### src/rtl/dwrc_ctrl.sv
// Sequencer for the deque: accept, execute, result load.
// Depends on dwrc_pkg.
`timescale 1ns / 1ps

module dwrc_ctrl (
    input  logic          i_clk,
    input  logic          i_rst_n,
    input  logic          i_in_valid,
    output logic          o_in_ready,
    output logic          o_out_valid,
    input  logic          i_out_ready,
    output dwrc_pkg::t_cmd o_cmd
);

    typedef enum logic [1:0] {
        S_IDLE,
        S_EXEC,
        S_DONE
    } t_state;

    t_state r_state;
    logic   r_ready;
    logic   r_out_valid;

    assign o_cmd.capture = i_in_valid && r_ready;
    assign o_cmd.execute = (r_state == S_EXEC);
    assign o_cmd.load    = (r_state == S_DONE) && (!r_out_valid || i_out_ready);

    always_ff @(posedge i_clk) begin
        if (!i_rst_n) begin
            r_state     <= S_IDLE;
            r_ready     <= 1'b1;
            r_out_valid <= 1'b0;
        end else begin
            if (o_cmd.load) begin
                r_out_valid <= 1'b1;
            end else if (i_out_ready) begin
                r_out_valid <= 1'b0;
            end
            unique case (r_state)
                S_IDLE: begin
                    if (o_cmd.capture) begin
                        r_state <= S_EXEC;
                        r_ready <= 1'b0;
                    end
                end
                S_EXEC: begin
                    r_state <= S_DONE;
                end
                S_DONE: begin
                    if (o_cmd.load) begin
                        r_state <= S_IDLE;
                        r_ready <= 1'b1;
                    end
                end
                default: begin
                    r_state <= S_IDLE;
                    r_ready <= 1'b1;
                end
            endcase
        end
    end

    assign o_in_ready  = r_ready;
    assign o_out_valid = r_out_valid;

endmodule

### src/rtl/dwrc_datapath.sv
// Ring store, end pointers, cursor and result register of the deque.
// Depends on dwrc_pkg; sequenced by dwrc_ctrl.
`timescale 1ns / 1ps

module dwrc_datapath #(
    parameter int DEPTH      = dwrc_pkg::DEPTH_DEF,
    parameter int ELEM_WIDTH = dwrc_pkg::ELEM_WIDTH_DEF
) (
    input  logic                           i_clk,
    input  logic                           i_rst_n,
    input  dwrc_pkg::t_cmd                 i_cmd,
    input  logic [1:0]                     i_action,
    input  logic [dwrc_pkg::VALUE_W-1:0]   i_item_value,
    output logic [1:0]                     o_status,
    output logic [dwrc_pkg::VALUE_W-1:0]   o_read_value
);

    localparam int PW = (DEPTH > 1) ? $clog2(DEPTH) : 1;
    localparam int CW = $clog2(DEPTH + 1);
    localparam int SW = (ELEM_WIDTH < dwrc_pkg::VALUE_W) ? ELEM_WIDTH : dwrc_pkg::VALUE_W;
    localparam logic [PW-1:0] LAST = PW'(DEPTH - 1);

    logic [SW-1:0] r_mem [DEPTH];
    logic [SW-1:0] r_rd;

    dwrc_pkg::t_action r_act;
    logic [SW-1:0]     r_val;

    logic [PW-1:0] r_front, n_front;
    logic [PW-1:0] r_back, n_back;
    logic [PW-1:0] r_cursor, n_cursor;
    logic          r_cvalid, n_cvalid;
    logic [CW-1:0] r_count, n_count;

    dwrc_pkg::t_status r_status, n_status;
    logic              r_hit, n_hit;

    dwrc_pkg::t_status            r_out_status;
    logic [dwrc_pkg::VALUE_W-1:0] r_out_value;

    logic          we;
    logic [PW-1:0] wr_addr;
    logic [PW-1:0] rd_addr;
    logic          full;
    logic          empty;
    logic [PW-1:0] back_inc;
    logic [PW-1:0] front_dec;
    logic [PW-1:0] cursor_inc;

    assign full       = (r_count == CW'(DEPTH));
    assign empty      = (r_count == '0);
    assign back_inc   = (r_back == LAST) ? '0 : r_back + PW'(1);
    assign front_dec  = (r_front == '0) ? LAST : r_front - PW'(1);
    assign cursor_inc = (r_cursor == LAST) ? '0 : r_cursor + PW'(1);

    always_comb begin
        n_front  = r_front;
        n_back   = r_back;
        n_cursor = r_cursor;
        n_cvalid = r_cvalid;
        n_count  = r_count;
        n_status = dwrc_pkg::ST_OK;
        n_hit    = 1'b0;
        we       = 1'b0;
        wr_addr  = r_front;
        rd_addr  = r_front;
        unique case (r_act) inside
            dwrc_pkg::ACT_APPEND, dwrc_pkg::ACT_PREPEND: begin
                if (full) begin
                    n_status = dwrc_pkg::ST_FULL;
                end else begin
                    we      = 1'b1;
                    n_count = r_count + CW'(1);
                    if (empty) begin
                        n_back  = r_front;
                        wr_addr = r_front;
                    end else if (r_act == dwrc_pkg::ACT_APPEND) begin
                        n_back  = back_inc;
                        wr_addr = back_inc;
                    end else begin
                        n_front = front_dec;
                        wr_addr = front_dec;
                    end
                end
            end
            dwrc_pkg::ACT_READ_FIRST: begin
                if (empty) begin
                    n_status = dwrc_pkg::ST_END;
                end else begin
                    n_cursor = r_front;
                    n_cvalid = 1'b1;
                    n_hit    = 1'b1;
                    rd_addr  = r_front;
                end
            end
            dwrc_pkg::ACT_READ_NEXT: begin
                if (!r_cvalid) begin
                    n_status = dwrc_pkg::ST_NOCUR;
                end else if (r_cursor == r_back) begin
                    n_status = dwrc_pkg::ST_END;
                end else begin
                    n_cursor = cursor_inc;
                    n_hit    = 1'b1;
                    rd_addr  = cursor_inc;
                end
            end
            default: begin
                n_status = dwrc_pkg::ST_OK;
            end
        endcase
    end

    // ring store, registered read taken in the execute cycle
    always_ff @(posedge i_clk) begin
        if (i_cmd.execute && we) begin
            r_mem[wr_addr] <= r_val;
        end
        if (i_cmd.execute) begin
            r_rd <= r_mem[rd_addr];
        end
    end

    always_ff @(posedge i_clk) begin
        if (i_cmd.capture) begin
            r_act <= dwrc_pkg::t_action'(i_action);
            r_val <= i_item_value[SW-1:0];
        end
        if (i_cmd.execute) begin
            r_status <= n_status;
            r_hit    <= n_hit;
        end
        if (i_cmd.load) begin
            r_out_status <= r_status;
            r_out_value  <= r_hit ? dwrc_pkg::VALUE_W'(r_rd) : '0;
        end
    end

    always_ff @(posedge i_clk) begin
        if (!i_rst_n) begin
            r_front  <= '0;
            r_back   <= '0;
            r_cursor <= '0;
            r_cvalid <= 1'b0;
            r_count  <= '0;
        end else if (i_cmd.execute) begin
            r_front  <= n_front;
            r_back   <= n_back;
            r_cursor <= n_cursor;
            r_cvalid <= n_cvalid;
            r_count  <= n_count;
        end
    end

    assign o_status     = r_out_status;
    assign o_read_value = r_out_value;

endmodule
--- src/sv/vono_pkg.sv ---
// shared types and constants for the voxel occupancy and nearest obstacle block
`default_nettype none
package vono_pkg;
	localparam int GRID_X_DEF = 128;
	localparam int GRID_Y_DEF = 128;
	localparam int GRID_Z_DEF = 16;

	localparam int COORD_W = 18;
	localparam int SIZE_W  = 16;
	localparam int IDX_W   = 20;
	localparam int SQ_W    = 36;
	localparam int CNT_W   = 19;

	localparam logic [2:0] REG_FORWARD_IS_Y = 3'd0;
	localparam logic [2:0] REG_MIN_HEIGHT   = 3'd1;
	localparam logic [2:0] REG_MAX_HEIGHT   = 3'd2;
	localparam logic [2:0] REG_EGO_BOX      = 3'd3;
	localparam logic [2:0] REG_ROI_BOX      = 3'd4;
	localparam logic [2:0] REG_VOXEL_SIZE   = 3'd5;

	typedef struct packed {
		logic                      start;
		logic signed [COORD_W-1:0] dividend;
		logic [SIZE_W-1:0]         divisor;
	} div_req_t;

	typedef struct packed {
		logic                    done;
		logic signed [IDX_W-1:0] quot;
	} div_rsp_t;
endpackage
`default_nettype wire

--- src/sv/vono_sqrt.sv ---
// digit-serial integer square root, one root bit per cycle
`default_nettype none
module vono_sqrt (
	input  wire logic                      clk,
	input  wire logic                      arst_n,
	input  wire logic                      start,
	input  wire logic [vono_pkg::SQ_W-1:0] value,
	output logic                           done,
	output logic [vono_pkg::COORD_W-1:0]   root
);
	logic                           busy_q;
	logic                           done_q;
	logic [4:0]                     cnt_q;
	logic [vono_pkg::SQ_W-1:0]      rad_q;
	logic [19:0]                    rem_q;
	logic [vono_pkg::COORD_W-1:0]   root_q;
	logic [21:0]                    cat;
	logic [21:0]                    trial;
	logic                           take;

	assign cat   = {rem_q, rad_q[vono_pkg::SQ_W-1:vono_pkg::SQ_W-2]};
	assign trial = {2'b00, root_q, 2'b01};
	assign take  = cat >= trial;

	always_ff @(posedge clk or negedge arst_n) begin
		if (!arst_n) begin
			busy_q <= 1'b0;
			done_q <= 1'b0;
			cnt_q  <= '0;
		end else begin
			done_q <= 1'b0;
			if (start) begin
				busy_q <= 1'b1;
				cnt_q  <= '0;
			end else if (busy_q) begin
				cnt_q <= cnt_q + 5'd1;
				if (cnt_q == 5'(vono_pkg::COORD_W - 1)) begin
					busy_q <= 1'b0;
					done_q <= 1'b1;
				end
			end
		end
	end

	always_ff @(posedge clk) begin
		if (start) begin
			rad_q  <= value;
			rem_q  <= '0;
			root_q <= '0;
		end else if (busy_q) begin
			rad_q  <= {rad_q[vono_pkg::SQ_W-3:0], 2'b00};
			rem_q  <= take ? 20'(cat - trial) : cat[19:0];
			root_q <= {root_q[vono_pkg::COORD_W-2:0], take};
		end
	end

	assign done = done_q;
	assign root = root_q;
endmodule
`default_nettype wire

--- config.mk ---
export PLATFORM = sky130hd
export DESIGN_NAME = vono_sqrt
export DESIGN_NICKNAME = d
export VERILOG_FILES = /design/src/sv/vono_pkg.sv /design/src/sv/vono_sqrt.sv
export SDC_FILE = /design/constraint.sdc
export NUM_CORES = 1
export LEC_CHECK = 0
export ABC_AREA = 1
export BUFFER_PORTS_ARGS = -buffer_cell sky130_fd_sc_hd__buf_2
export CAP_MARGIN = 20
export CORE_MARGIN = 4
export CORE_UTILIZATION = 63
export DETAILED_ROUTE_END_ITERATION = 10
export GPL_TIMING_DRIVEN = 1
export PLACE_DENSITY_LB_ADDON = 0.05
export REMOVE_ABC_BUFFERS = 1
export SLEW_MARGIN = 20
export SYNTH_ARGS = -nofsm -noshare
export SYNTH_HDL_FRONTEND = slang
export SYNTH_SLANG_ARGS = --single-unit
--- constraint.sdc ---
create_clock -name clk -period 4.6 [get_ports clk]
set_input_delay 0.23 -clock clk [delete_from_list [all_inputs] [get_ports clk]]
set_output_delay 0.23 -clock clk [all_outputs]
set_load 0.1 [all_outputs]
==> results.md <==
* EDFF count, synth at 36
* DPL Wire Length at 7110 um
* Register-to-register setup slack at 2450 ps
* Port Buffers at 57
* First-pass GRT wire length at 16900 um
* Via density at 5.08
* DP Worst Slack at 2280 ps
* GRT Util Overall at 24.0%
* CTS max path bufs at 2
* Power density over the cells at 590 nW/um^2
* Post-Syn Instances at 634
* Total wire length at 9910 um
* Initial core utilization at 64.6%
* Share of the synthesized area in the top cell type at 23.1%
* Row count at 31
* ANT cells at 0
* Largest net degree at the start of global routing at 58
* CTS tree: yes
* Worst hold stages at 3
* Synth Flop Type: dfxtp_1
* Core box area at 7250 sq um
* Register area share after synthesis at 43.1%
* Skew final at 13.2 ps
* Clock latency on the worst-skew pair at 350 ps
* Ys Warns at 0
* WP data arrival at 1960 ps
* Critical path endpoint category: flip-flop
* Leak at 2.74 nW
* HP Class: in -> reg
* Status: finished clean
* Post-synthesis async set-or-reset flop share at 8.64%
* Reg clk slew, reported paths at 90 ps
* Final setup viols at 0
* Total power at 3.07 mW
* Most frequent cells in the layout: nand2_1, inv_1, buf_2
* CTS Sinks at 81
* Setup TNS at 0 ps
* RR Endpoint: rad_q[10]
* Die width at 94.2 um
* Tcrit/Tclk final at 46.6%
* Setup CP Type: reg -> reg
* CTS buffer count at 9
* Most common cell after layout, fill and taps aside: nand2_1
* Dpl cell area at 5010 sq um
* Final Max Tran Viols at 0
* GP Congestion at 0.943
* Root buffer cell: clkbuf_8
* Area leader, netlist: edfxtp_1
* RSZ-0062 raised after global routing: no
* Die ar. at 8880 sq um
* Routed via count at 4010
* Final hold violation count at 0
* RR Startpoint: busy_q
* Unique masters post-synth at 30
* Max Cap Violations at 0
* Hold path start: value[0]
* Grt ovf at 0
* Maximum vdd ir drop at 0.275 mV
* Crit path max fanout at 57
* Startpoint types: flip-flop
* Slew @ Worst Pin at 1030 ps
* Die Ht at 94.2 um
* Final instance area at 5200 sq um
* Worst EP required at 4420 ps
* Num ports at 58
* DRC Markers at 0
* Vias in the first global route at 3966
* Minimum clock period at 2150 ps
* Cts repair resizes at 0
* FF+latch count, synth at 81
* Layout Nets at 747
* 1st-pass router iterations at 4
* WHS Endpoint: rad_q[0]
* Initial antenna violation count at 0
* Wire per inst at 12.5 um
* Mapped cell area at 4680 sq um
* Worst r2r path cells at 3
* Max-slew headroom at 31.3%
* Synth top area cells: edfxtp_1, nand2_1, dfxtp_1
* Fmax at 466 MHz
* Layout cells sized above 1 at 17.1%
* Final WS setup at 2450 ps
* Post-route ant nets at 0
* H-Tree Depth at 3
* Avg Inst Size Synth at 7.39 sq um
* Initial drt markers at 178
* Area growth from synthesis to layout at 11.0%
==> cell usage after synthesis (5+ instances only) <==
cell,n
xor2_1,8
nand3_1,49
nand2_2,16
clkbuf_1,13
nor2_1,33
edfxtp_1,36
nand2_1,252
inv_1,76
o22ai_1,18
dfxtp_1,38
ha_1,22
a21oi_1,14
inv_2,5
nand3_2,12
o21ai_0,7
dfrtp_1,7
==> area by class of cell <==
class / instances / area (sq um)
fill: 641 / 2050
inverter: 81 / 305
multi-input combinational: 453 / 2270
sequential: 81 / 2020
tap: 99 / 124
clock buffer: 9 / 124
clock inverter: 7 / 52.6
timing repair buffer: 60 / 310
==> state kept, by name, indices dropped and copies added, names as in the netlist <==
register	flops
root	18
done	1
cnt_q	5
busy_q	1
rad_q	36
rem_q	20
==> report_power, final <==
| group | switching, mW | internal [mW] | total (mW) |
|---|---|---|---|
| clock network | 0.277 | 0.199 | 0.476 |
| registers | 0.0709 | 0.864 | 0.935 |
| logic | 1.10 | 0.560 | 1.66 |
==> metrics by stage <==
stage	hold WS (ps)	util, %	instances
floorplan	-65.6	-	615
global placement	67.2	69.1	773
detailed placement	68.3	69.1	773
CTS	121	71.7	790
global route	126	71.7	790
finish	136	71.7	790
==> layer usage <==
| metal | wire length, um | GRT usage (%) | vias up |
|---|---|---|---|
| met5 | 0 | 0 | - |
| met4 | 198 | 10.2 | 0 |
| met3 | 544 | 4.41 | 21 |
| met2 | 4900 | 42.2 | 95 |
| met1 | 4270 | 28.6 | 1773 |
| li1 | - | - | 2121 |
==> how the worst max path moves through the flow <==
stage                   from   endpoint  slack (ps)  depth (start not counted)
detailed placement     start  rad_q[18]        2280                          4
finish                busy_q  rad_q[10]        2450                          3
CTS                 root[11]   rem_q[3]        2450                         11
global route          busy_q    root[3]        2250                          4
global placement       start  rad_q[34]        2330                          4
floorplan            root[9]  rem_q[15]        1990                         13
==> timing repair <==
item,in CTS,in global routing
endpoints found under the hold margin,7,0
setup buffers,0,0
hold buffers,1,0
==> cells by family (layout without fill, tap and decap cells) <==
family / count (synthesis) / in the layout / share of synthesized area [%]
flops: 81 / 81 / 43.1
simple gates: 378 / 378 / 35.4
fa+ha+maj: 22 / 22 / 5.88
xor+xnor: 8 / 8 / 1.50
buf+inv: 100 / 157 / 8.55
compound gates: 45 / 45 / 5.64
==> critical path: stages, from the launching register on <==
cell and delay (ps):
dfrtp_1 430, nor2_1 110, buf_4 280, clkinv_2 760
(Power assumes the default switching activity.)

> **DESCRIPTION OF THE TASK**
Exactly the lines running from the top of the records to the line that contains "S_DONE: begin", inclusive, must be set down, and nothing more.

> **TASK OUTPUT**
### src/rtl/dwrc_ctrl.sv
// Sequencer for the deque: accept, execute, result load.
// Depends on dwrc_pkg.
`timescale 1ns / 1ps

module dwrc_ctrl (
    input  logic          i_clk,
    input  logic          i_rst_n,
    input  logic          i_in_valid,
    output logic          o_in_ready,
    output logic          o_out_valid,
    input  logic          i_out_ready,
    output dwrc_pkg::t_cmd o_cmd
);

    typedef enum logic [1:0] {
        S_IDLE,
        S_EXEC,
        S_DONE
    } t_state;

    t_state r_state;
    logic   r_ready;
    logic   r_out_valid;

    assign o_cmd.capture = i_in_valid && r_ready;
    assign o_cmd.execute = (r_state == S_EXEC);
    assign o_cmd.load    = (r_state == S_DONE) && (!r_out_valid || i_out_ready);

    always_ff @(posedge i_clk) begin
        if (!i_rst_n) begin
            r_state     <= S_IDLE;
            r_ready     <= 1'b1;
            r_out_valid <= 1'b0;
        end else begin
            if (o_cmd.load) begin
                r_out_valid <= 1'b1;
            end else if (i_out_ready) begin
                r_out_valid <= 1'b0;
            end
            unique case (r_state)
                S_IDLE: begin
                    if (o_cmd.capture) begin
                        r_state <= S_EXEC;
                        r_ready <= 1'b0;
                    end
                end
                S_EXEC: begin
                    r_state <= S_DONE;
                end
                S_DONE: begin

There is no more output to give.